(Records from a data collection)
===============

`config.mk`:
```
export PLATFORM = sky130hd
export DESIGN_NAME = boot_config_vector_decoder
export DESIGN_NICKNAME = d
export VERILOG_FILES = /design/src/hdl/boot_cfg_pkg.sv /design/src/hdl/boot_config_vector_decoder.sv /design/src/hdl/ext_clock_divider.sv
export VERILOG_INCLUDE_DIRS = /design/src /design/src/hdl
export SDC_FILE = /design/constraint.sdc
export NUM_CORES = 1
export LEC_CHECK = 0
export ABC_AREA = 0
export BUFFER_PORTS_ARGS = -buffer_cell sky130_fd_sc_hd__clkbuf_2
export CORE_MARGIN = 5
export CORE_UTILIZATION = 45
export CTS_CLUSTER_DIAMETER = 120
export DETAILED_ROUTE_END_ITERATION = 7
export PLACE_DENSITY = 0.69
export SYNTH_ARGS = -nofsm -noshare
export SYNTH_HDL_FRONTEND = slang
export SYNTH_SLANG_ARGS = --single-unit
```
`constraint.sdc`:
```
create_clock -name mclk_i -period 4.5 [get_ports mclk_i]
set_clock_uncertainty 0.15 [all_clocks]
set_input_delay 0 -clock mclk_i [delete_from_list [all_inputs] [get_ports mclk_i]]
set_output_delay 0 -clock mclk_i [all_outputs]
set_load 0.005 [all_outputs]
```
`src/hdl/boot_cfg_consts.svh`:
```
// Operation
// - Latch vector in cold reset, readback register
// - Bits 3:0 select PLL multiplier code
// - Bits 5:4 divide bus clock for output
// - Bit 6 chooses little or big endian
// - Normal reset holds reset output 4000 cycles
// - Internal source waits 18-bit counter expiry
// - Bits 10:8 select the PCI operating mode
// - PCI enable resets one for modes 1,2
// - Bit 11 set leaves watchdog disabled
`ifndef BOOT_CFG_CONSTS_SVH
`define BOOT_CFG_CONSTS_SVH

// ==========================================================
// Vector field positions
`define VEC_PLL_HI 3
`define VEC_PLL_LO 0
`define VEC_DIV_HI 5
`define VEC_DIV_LO 4
`define VEC_ENDIAN 6
`define VEC_RSTMODE 7
`define VEC_PCI_HI 10
`define VEC_PCI_LO 8
`define VEC_WDOG 11
`define VEC_RSV_HI 15
`define VEC_RSV_LO 12

// ==========================================================
// Field encodings
`define PLL_BYPASS 4'h0
`define PLL_X3 4'h1
`define PLL_X4 4'h2
`define PLL_X8 4'h6
`define PLL_X10A 4'h7
`define PLL_X10B 4'h8
`define DIV_RESERVED 2'h3
`define RSTMODE_NORMAL 1'h0
`define PCI_SAT_TNR 3'h1
`define PCI_SAT_SUSP 3'h2
`define PCI_HOST_RR 3'h5
`define BIG_ENDIAN 1'h1
`define WDOG_DISABLE 1'h1

// ==========================================================
// Timing counts
`define RST_HOLD_CYCLES 13'h0FA0
`define PLL_WAIT_CYCLES 32'h00040000

// ==========================================================
// Register map, byte addresses
`define REG_READBACK 8'h00
`define REG_SETTINGS 8'h04
`define REG_STATUS 8'h08
`define REG_PCI_CTRL 8'h0C
`define REG_WDOG_CTRL 8'h10

// ==========================================================
// Register bit positions
`define PCI_CTRL_EN 0
`define WDOG_CTRL_EN 0
`define ST_PLL_RSV 0
`define ST_DIV_RSV 1
`define ST_RSTMODE_RSV 2
`define ST_PCI_RSV 3
`define ST_LINES_RSV 4
`define ST_PLL_STABLE 5
`define ST_RESET_OUT 6
`define ST_CAPTURED 7

`endif

```
`src/hdl/boot_cfg_pkg.sv`:
```
package boot_cfg_pkg;

    typedef logic [15:0] boot_vector_t;

    typedef enum logic [1:0] {
        ST_COLD = 2'b00,
        ST_PLL_WAIT = 2'b01,
        ST_RST_HOLD = 2'b10,
        ST_RUN = 2'b11
    } boot_state_e;

endpackage

```
`src/hdl/boot_config_vector_decoder.sv`:
```
// The implementer's own choices: the address map and register access over Wishbone.
`timescale 1ns/1ps
`include "boot_cfg_consts.svh"

module boot_config_vector_decoder
    import boot_cfg_pkg::*;
#(
    parameter int PLL_WAIT_CYCLES = `PLL_WAIT_CYCLES
) (
    input wire logic mclk_i,
    input wire logic rst_n_i,
    input wire logic cold_rst_n_i,
    input wire logic internal_vector_sel_i,
    input wire logic [15:0] boot_vector_lines_i,
    input wire logic wb_cyc_i,
    input wire logic wb_stb_i,
    input wire logic wb_we_i,
    input wire logic [7:0] wb_adr_i,
    input wire logic [3:0] wb_sel_i,
    input wire logic [31:0] wb_dat_i,
    output logic [31:0] wb_dat_o,
    output logic wb_ack_o,
    output logic [3:0] pll_mult_o,
    output logic pll_bypass_o,
    output logic pll_stable_o,
    output logic [1:0] ext_div_o,
    output logic ext_clk_tick_o,
    output logic external_clock_out_o,
    output logic big_endian_o,
    output logic [2:0] pci_mode_o,
    output logic pci_host_o,
    output logic pci_enable_o,
    output logic watchdog_enable_o,
    output logic reset_output_n_o,
    output logic reset_output_oe_o
);

    // ==========================================================
    // Decode helpers
    function automatic logic [3:0] pll_factor_f(input logic [3:0] code);
        logic [3:0] f;
        f = 4'h0;
        unique case (code)
            `PLL_X3: f = 4'h3;
            `PLL_X4: f = 4'h4;
            `PLL_X8: f = 4'h8;
            `PLL_X10A: f = 4'hA;
            `PLL_X10B: f = 4'hA;
            default: f = 4'h0;
        endcase
        return f;
    endfunction

    function automatic logic pll_reserved_f(input logic [3:0] code);
        return (code != `PLL_BYPASS) && (pll_factor_f(code) == 4'h0);
    endfunction

    function automatic logic pci_en_default_f(input logic [2:0] mode);
        return (mode == `PCI_SAT_TNR) || (mode == `PCI_SAT_SUSP);
    endfunction

    function automatic logic pci_reserved_f(input logic [2:0] mode);
        return mode > `PCI_HOST_RR;
    endfunction

    // ==========================================================
    // Pin synchronisers
    logic cold_meta;
    logic cold_sync;
    logic cold_sync_d;
    logic sel_meta;
    logic sel_sync;
    boot_vector_t vec_meta;
    boot_vector_t vec_sync;

    always_ff @(posedge mclk_i) begin
        if (!rst_n_i) begin
            cold_meta <= 1'b1;
            cold_sync <= 1'b1;
            cold_sync_d <= 1'b1;
        end else begin
            cold_meta <= cold_rst_n_i;
            cold_sync <= cold_meta;
            cold_sync_d <= cold_sync;
        end
    end

    always_ff @(posedge mclk_i) begin
        if (!rst_n_i) begin
            sel_meta <= 1'b0;
            sel_sync <= 1'b0;
            vec_meta <= 16'h0000;
            vec_sync <= 16'h0000;
        end else begin
            sel_meta <= internal_vector_sel_i;
            sel_sync <= sel_meta;
            vec_meta <= boot_vector_lines_i;
            vec_sync <= vec_meta;
        end
    end

    // ==========================================================
    // Vector capture at cold reset release
    logic cold_release;
    logic captured;
    logic internal_src;
    boot_vector_t boot_vector_readback;

    // Vector and reset share synchroniser depth, so vec_sync holds the
    // value presented as cold reset rose; idle-high reset avoids a false edge
    assign cold_release = cold_sync && !cold_sync_d;

    always_ff @(posedge mclk_i) begin
        if (!rst_n_i) begin
            boot_vector_readback <= 16'h0000;
            internal_src <= 1'b0;
        end else if (cold_release) begin
            boot_vector_readback <= vec_sync;
            internal_src <= sel_sync;
        end
    end

    always_ff @(posedge mclk_i) begin
        if (!rst_n_i || !cold_sync) begin
            captured <= 1'b0;
        end else if (cold_release) begin
            captured <= 1'b1;
        end
    end

    // ==========================================================
    // Decoded settings
    logic [3:0] pll_code;
    logic [1:0] div_code;
    logic [2:0] pci_mode;
    logic lines_rsv;

    assign pll_code = boot_vector_readback[`VEC_PLL_HI:`VEC_PLL_LO];
    assign div_code = boot_vector_readback[`VEC_DIV_HI:`VEC_DIV_LO];
    assign pci_mode = boot_vector_readback[`VEC_PCI_HI:`VEC_PCI_LO];
    // Board must keep these low; flagged, never used
    assign lines_rsv = |boot_vector_readback[`VEC_RSV_HI:`VEC_RSV_LO];

    always_ff @(posedge mclk_i) begin
        if (!rst_n_i) begin
            pll_mult_o <= 4'h0;
            pll_bypass_o <= 1'b1;
            ext_div_o <= 2'h0;
            big_endian_o <= 1'b0;
            pci_mode_o <= 3'h0;
            pci_host_o <= 1'b0;
        end else begin
            pll_mult_o <= pll_factor_f(pll_code);
            pll_bypass_o <= (pll_code == `PLL_BYPASS) || pll_reserved_f(pll_code);
            ext_div_o <= div_code;
            big_endian_o <= (boot_vector_readback[`VEC_ENDIAN] == `BIG_ENDIAN);
            pci_mode_o <= pci_reserved_f(pci_mode) ? 3'h0 : pci_mode;
            pci_host_o <= (pci_mode > `PCI_SAT_SUSP) && !pci_reserved_f(pci_mode);
        end
    end

    // ==========================================================
    // Reset sequencer
    boot_state_e state;
    boot_state_e next_state;
    logic [17:0] pll_count;
    logic [12:0] hold_count;
    logic pll_done;
    logic hold_done;

    assign pll_done = (pll_count == 18'(PLL_WAIT_CYCLES - 1));
    assign hold_done = (hold_count == (`RST_HOLD_CYCLES - 13'h0001));

    always_comb begin
        next_state = state;
        unique case (state)
            ST_COLD: begin
                if (cold_release) begin
                    next_state = sel_sync ? ST_PLL_WAIT : ST_RST_HOLD;
                end
            end
            ST_PLL_WAIT: begin
                if (pll_done) begin
                    next_state = ST_RST_HOLD;
                end
            end
            ST_RST_HOLD: begin
                if (hold_done) begin
                    next_state = ST_RUN;
                end
            end
            ST_RUN: begin
                next_state = ST_RUN;
            end
        endcase
        if (!cold_sync) begin
            next_state = ST_COLD;
        end
    end

    always_ff @(posedge mclk_i) begin
        if (!rst_n_i) begin
            state <= ST_COLD;
        end else begin
            state <= next_state;
        end
    end

    always_ff @(posedge mclk_i) begin
        if (!rst_n_i || state != ST_PLL_WAIT) begin
            pll_count <= 18'h00000;
        end else if (!pll_done) begin
            pll_count <= pll_count + 18'h00001;
        end
    end

    always_ff @(posedge mclk_i) begin
        if (!rst_n_i || state != ST_RST_HOLD) begin
            hold_count <= 13'h0000;
        end else if (!hold_done) begin
            hold_count <= hold_count + 13'h0001;
        end
    end

    always_ff @(posedge mclk_i) begin
        if (!rst_n_i) begin
            pll_stable_o <= 1'b0;
        end else begin
            pll_stable_o <= (state == ST_RST_HOLD) || (state == ST_RUN);
        end
    end

    // Open-drain reset pin, pulled low while not running
    always_ff @(posedge mclk_i) begin
        if (!rst_n_i) begin
            reset_output_oe_o <= 1'b1;
        end else begin
            reset_output_oe_o <= (next_state != ST_RUN);
        end
    end

    assign reset_output_n_o = 1'b0;

    // ==========================================================
    // External clock divider
    ext_clock_divider u_ext_div (
        .mclk_i(mclk_i),
        .rst_n_i(rst_n_i),
        .run_i(pll_stable_o),
        .div_code_i(ext_div_o),
        .tick_o(ext_clk_tick_o),
        .external_clock_out_o(external_clock_out_o)
    );

    // ==========================================================
    // Wishbone slave
    logic req;
    logic wr_fire;
    logic pci_control_register;
    logic watchdog_enable;

    assign req = wb_cyc_i && wb_stb_i;
    assign wr_fire = req && wb_we_i && wb_ack_o && wb_sel_i[0];

    always_ff @(posedge mclk_i) begin
        if (!rst_n_i) begin
            wb_ack_o <= 1'b0;
        end else begin
            wb_ack_o <= req && !wb_ack_o;
        end
    end

    // Defaults reload from the vector at every cold reset release
    always_ff @(posedge mclk_i) begin
        if (!rst_n_i) begin
            pci_control_register <= 1'b0;
        end else if (cold_release) begin
            pci_control_register <= pci_en_default_f(vec_sync[`VEC_PCI_HI:`VEC_PCI_LO]);
        end else if (wr_fire && wb_adr_i == `REG_PCI_CTRL) begin
            pci_control_register <= wb_dat_i[`PCI_CTRL_EN];
        end
    end

    always_ff @(posedge mclk_i) begin
        if (!rst_n_i) begin
            watchdog_enable <= 1'b0;
        end else if (cold_release) begin
            watchdog_enable <= (vec_sync[`VEC_WDOG] != `WDOG_DISABLE);
        end else if (wr_fire && wb_adr_i == `REG_WDOG_CTRL) begin
            watchdog_enable <= wb_dat_i[`WDOG_CTRL_EN];
        end
    end

    assign pci_enable_o = pci_control_register && (state == ST_RUN);
    assign watchdog_enable_o = watchdog_enable && (state == ST_RUN);

    logic [31:0] status_word;
    logic [31:0] settings_word;

    always_comb begin
        status_word = 32'h00000000;
        status_word[`ST_PLL_RSV] = pll_reserved_f(pll_code);
        status_word[`ST_DIV_RSV] = (div_code == `DIV_RESERVED);
        status_word[`ST_RSTMODE_RSV] =
            (boot_vector_readback[`VEC_RSTMODE] != `RSTMODE_NORMAL);
        status_word[`ST_PCI_RSV] = pci_reserved_f(pci_mode);
        status_word[`ST_LINES_RSV] = lines_rsv;
        status_word[`ST_PLL_STABLE] = pll_stable_o;
        status_word[`ST_RESET_OUT] = reset_output_oe_o;
        status_word[`ST_CAPTURED] = captured;
        settings_word = {16'h0000, internal_src, pci_host_o, pci_mode_o,
            big_endian_o, ext_div_o, pll_bypass_o, 3'h0, pll_mult_o};
    end

    always_ff @(posedge mclk_i) begin
        if (!rst_n_i) begin
            wb_dat_o <= 32'h00000000;
        end else if (req && !wb_ack_o) begin
            unique case (wb_adr_i)
                `REG_READBACK: wb_dat_o <= {16'h0000, boot_vector_readback};
                `REG_SETTINGS: wb_dat_o <= settings_word;
                `REG_STATUS: wb_dat_o <= status_word;
                `REG_PCI_CTRL: wb_dat_o <= {31'h00000000, pci_control_register};
                `REG_WDOG_CTRL: wb_dat_o <= {31'h00000000, watchdog_enable};
                default: wb_dat_o <= 32'h00000000;
            endcase
        end
    end

endmodule

```
`src/hdl/ext_clock_divider.sv`:
```
`timescale 1ns/1ps
`include "boot_cfg_consts.svh"

module ext_clock_divider (
    input wire logic mclk_i,
    input wire logic rst_n_i,
    input wire logic run_i,
    input wire logic [1:0] div_code_i,
    output logic tick_o,
    output logic external_clock_out_o
);

    logic [1:0] count;
    logic [1:0] limit;
    logic hit;

    // ==========================================================
    // Divide by 1, 2 or 4 as enable ticks
    always_comb begin
        unique case (div_code_i)
            2'h0: limit = 2'h0;
            2'h1: limit = 2'h1;
            default: limit = 2'h3;
        endcase
    end

    assign hit = run_i && (count == limit) && (div_code_i != `DIV_RESERVED);

    always_ff @(posedge mclk_i) begin
        if (!rst_n_i || !run_i || hit) begin
            count <= 2'h0;
        end else begin
            count <= count + 2'h1;
        end
    end

    always_ff @(posedge mclk_i) begin
        if (!rst_n_i) begin
            tick_o <= 1'b0;
        end else begin
            tick_o <= hit;
        end
    end

    always_ff @(posedge mclk_i) begin
        if (!rst_n_i || !run_i) begin
            external_clock_out_o <= 1'b0;
        end else if (hit) begin
            external_clock_out_o <= ~external_clock_out_o;
        end
    end

endmodule

```
==> results.json, run 1 <==
{
  "fillers": 921,
  "cts_buffer_depth": 2,
  "ctsHoldBuffers": 52,
  "clock-sinks": 125,
  "crit_type": "primary input to register",
  "synthCells": 545,
  "finalHoldViolCount": 0,
  "die-area_um2": 13100,
  "ys_ff_latch": 125,
  "tritoncts": "built",
  "setup_slack_ps": 1410,
  "cp.arrival_ps": 3380,
  "postCtsResizedCells": 0,
  "worst_slew_pin_slew_ps": 838,
  "die_w_um": 115,
  "syn-cell-area_um2": 4930,
  "ios": 119,
  "clock_latency_ps": 510,
  "crit_path_end_kind": "register",
  "coreArea_um2": 10800,
  "grt_pass1_wl_um": 18000,
  "yosys.cell_types.count": 49,
  "setup_viol_count_final": 0,
  "ir_drop_mv": 0.237,
  "status": "complete, no violations",
  "fmax_mhz": 324,
  "totalWireLength_um": 10800,
  "power_frac_comb_pct": 4.1,
  "p_leak_nw": 2.55,
  "power_switching_mw": 0.564,
  "syn2layout_area_growth_pct": 29.2,
  "drtAntennaViolNets": 0,
  "clkTransAtPathRegs_ps": 60,
  "power_per_cell_area_nw_per_um2": 399,
  "grt_remaining_overflow": 0,
  "die_h_um": 115,
  "grt.total_usage_pct": 17.1,
  "drv_cap": 0,
  "ys_warn_count": 0,
  "first_pass_iters": 4,
  "wl_per_cell_um": 13.3,
  "drc": 0,
  "internal-power_mw": 1.98,
  "rsz0062_at_grt": "no",
  "total_power_mw": 2.54,
  "critPathLaunchType": "primary input",
  "synthArstFlopShare_pct": 0,
  "crit_start": "wb_adr_i[6]",
  "hp-start": "wb_adr_i[1]",
  "antenna_cells": 0,
  "fin_nets": 725,
  "utilization_pct": 59.0,
  "cp_data_required_time_ps": 4790,
  "pre_cts_slack_ps": 2280,
  "cts_made_buffers": 17,
  "pwr-share-clk_pct": 51.3,
  "tns_ps": 0,
  "cts-root-buf": "clkbuf_8",
  "cp_max_fo": 5,
  "grt_antenna_before_repair": 0,
  "finalCritPeriodShare_pct": 68.6,
  "ys_top_cells_by_area": "dfxtp_1 51%, nand2_1 4.9%, and2_1 4.8%, a21oi_1 4.1%, nor2_1 4.0%",
  "cts_setup_buffers": 0,
  "synth.largest_area_cell": "dfxtp_1",
  "htreeDepth": 4,
  "relSlewSlack_pct": 44.2,
  "synth_top_area_share_pct": 50.8,
  "synth_edf_count": 0,
  "numPortBuffers": 67,
  "seqPwrFrac_pct": 44.6,
  "drt_iter0_drc": 235,
  "p_sw_share_pct": 22.2,
  "viasPerCell": 5.02,
  "grt_max_degree": 53,
  "multi_input_area_um2": 2220,
  "dpl.hpwl_um": 7050,
  "synth_flop_cell": "dfxtp_1",
  "vias": 4064,
  "drive_above_1_share_pct": 16.9,
  "maxSlewViolCount": 0,
  "grt_pass1_vias": 3791,
  "finalCriticalPeriod_ps": 3090,
  "hold_slack_ps": 72.8,
  "syn_area_per_cell_um2": 9.04,
  "hold_class": "primary input to register",
  "seq_area_um2": 2500,
  "reg2reg_from": "wb_ack_o",
  "start_util_pct": 45.6,
  "synth.yosys.seq_area_share_pct": 50.8,
  "place_congestion": 0.800,
  "rows": 38
}
-- routing by layer --
metal	wire length [µm]	vias up	GRT usage (%)
met4	216	0	6.57
li1	-	2052	-
met2	4990	116	28.1
met5	0	-	0
met1	4940	1875	21.5
met3	640	21	4.28
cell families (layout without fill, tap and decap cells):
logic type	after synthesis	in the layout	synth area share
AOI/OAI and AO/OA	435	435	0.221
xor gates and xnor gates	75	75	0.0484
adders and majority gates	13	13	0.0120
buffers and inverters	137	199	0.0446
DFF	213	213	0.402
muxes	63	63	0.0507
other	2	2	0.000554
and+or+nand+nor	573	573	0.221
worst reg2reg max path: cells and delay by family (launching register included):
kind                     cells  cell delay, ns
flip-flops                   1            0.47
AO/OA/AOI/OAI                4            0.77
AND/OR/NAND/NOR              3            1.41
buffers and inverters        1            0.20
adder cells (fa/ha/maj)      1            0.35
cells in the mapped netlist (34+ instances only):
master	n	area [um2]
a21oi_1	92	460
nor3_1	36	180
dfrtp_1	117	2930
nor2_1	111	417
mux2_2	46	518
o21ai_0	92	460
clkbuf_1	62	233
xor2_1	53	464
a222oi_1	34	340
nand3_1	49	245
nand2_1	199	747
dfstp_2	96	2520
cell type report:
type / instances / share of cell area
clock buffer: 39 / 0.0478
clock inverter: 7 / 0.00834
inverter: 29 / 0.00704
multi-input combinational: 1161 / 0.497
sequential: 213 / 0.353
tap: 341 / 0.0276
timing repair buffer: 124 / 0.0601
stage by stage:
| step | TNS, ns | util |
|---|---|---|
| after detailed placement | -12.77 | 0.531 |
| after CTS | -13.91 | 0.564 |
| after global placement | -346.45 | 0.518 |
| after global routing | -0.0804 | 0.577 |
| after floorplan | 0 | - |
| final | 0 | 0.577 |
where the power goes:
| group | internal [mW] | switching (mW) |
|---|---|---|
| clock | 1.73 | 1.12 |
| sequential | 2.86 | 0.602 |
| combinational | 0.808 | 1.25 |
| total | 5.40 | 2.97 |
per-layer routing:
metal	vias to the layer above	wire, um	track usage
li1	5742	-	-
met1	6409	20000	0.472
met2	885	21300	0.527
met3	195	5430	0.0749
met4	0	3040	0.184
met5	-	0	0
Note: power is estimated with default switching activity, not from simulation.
[config.mk]
export PLATFORM = sky130hd
export DESIGN_NAME = gc_gain_ctrl
export DESIGN_NICKNAME = d
export VERILOG_FILES = /design/src/gc_pkg.sv /design/src/gc_gain_ctrl.sv
export SDC_FILE = /design/constraint.sdc
export NUM_CORES = 1
export LEC_CHECK = 0
export CAP_MARGIN = 20
export CORE_MARGIN = 3
export CORE_UTILIZATION = 30
export DETAILED_ROUTE_END_ITERATION = 16
export DONT_BUFFER_PORTS = 1
export REMOVE_ABC_BUFFERS = 1
export SYNTH_ARGS = -nofsm -noshare
export SYNTH_HDL_FRONTEND = slang
export SYNTH_SLANG_ARGS = --single-unit
[constraint.sdc]
create_clock -name clk_sys -period 3.5 [get_ports clk_sys]
set_input_delay 0.175 -clock clk_sys [delete_from_list [all_inputs] [get_ports clk_sys]]
set_output_delay 0.175 -clock clk_sys [all_outputs]
set_load 0.05 [all_outputs]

===============

Lines from the entries that contain the string "routing" must be found and copied.

■ WRITTEN SOLUTION:
-- routing by layer --
| after global routing | -0.0804 | 0.577 |
per-layer routing:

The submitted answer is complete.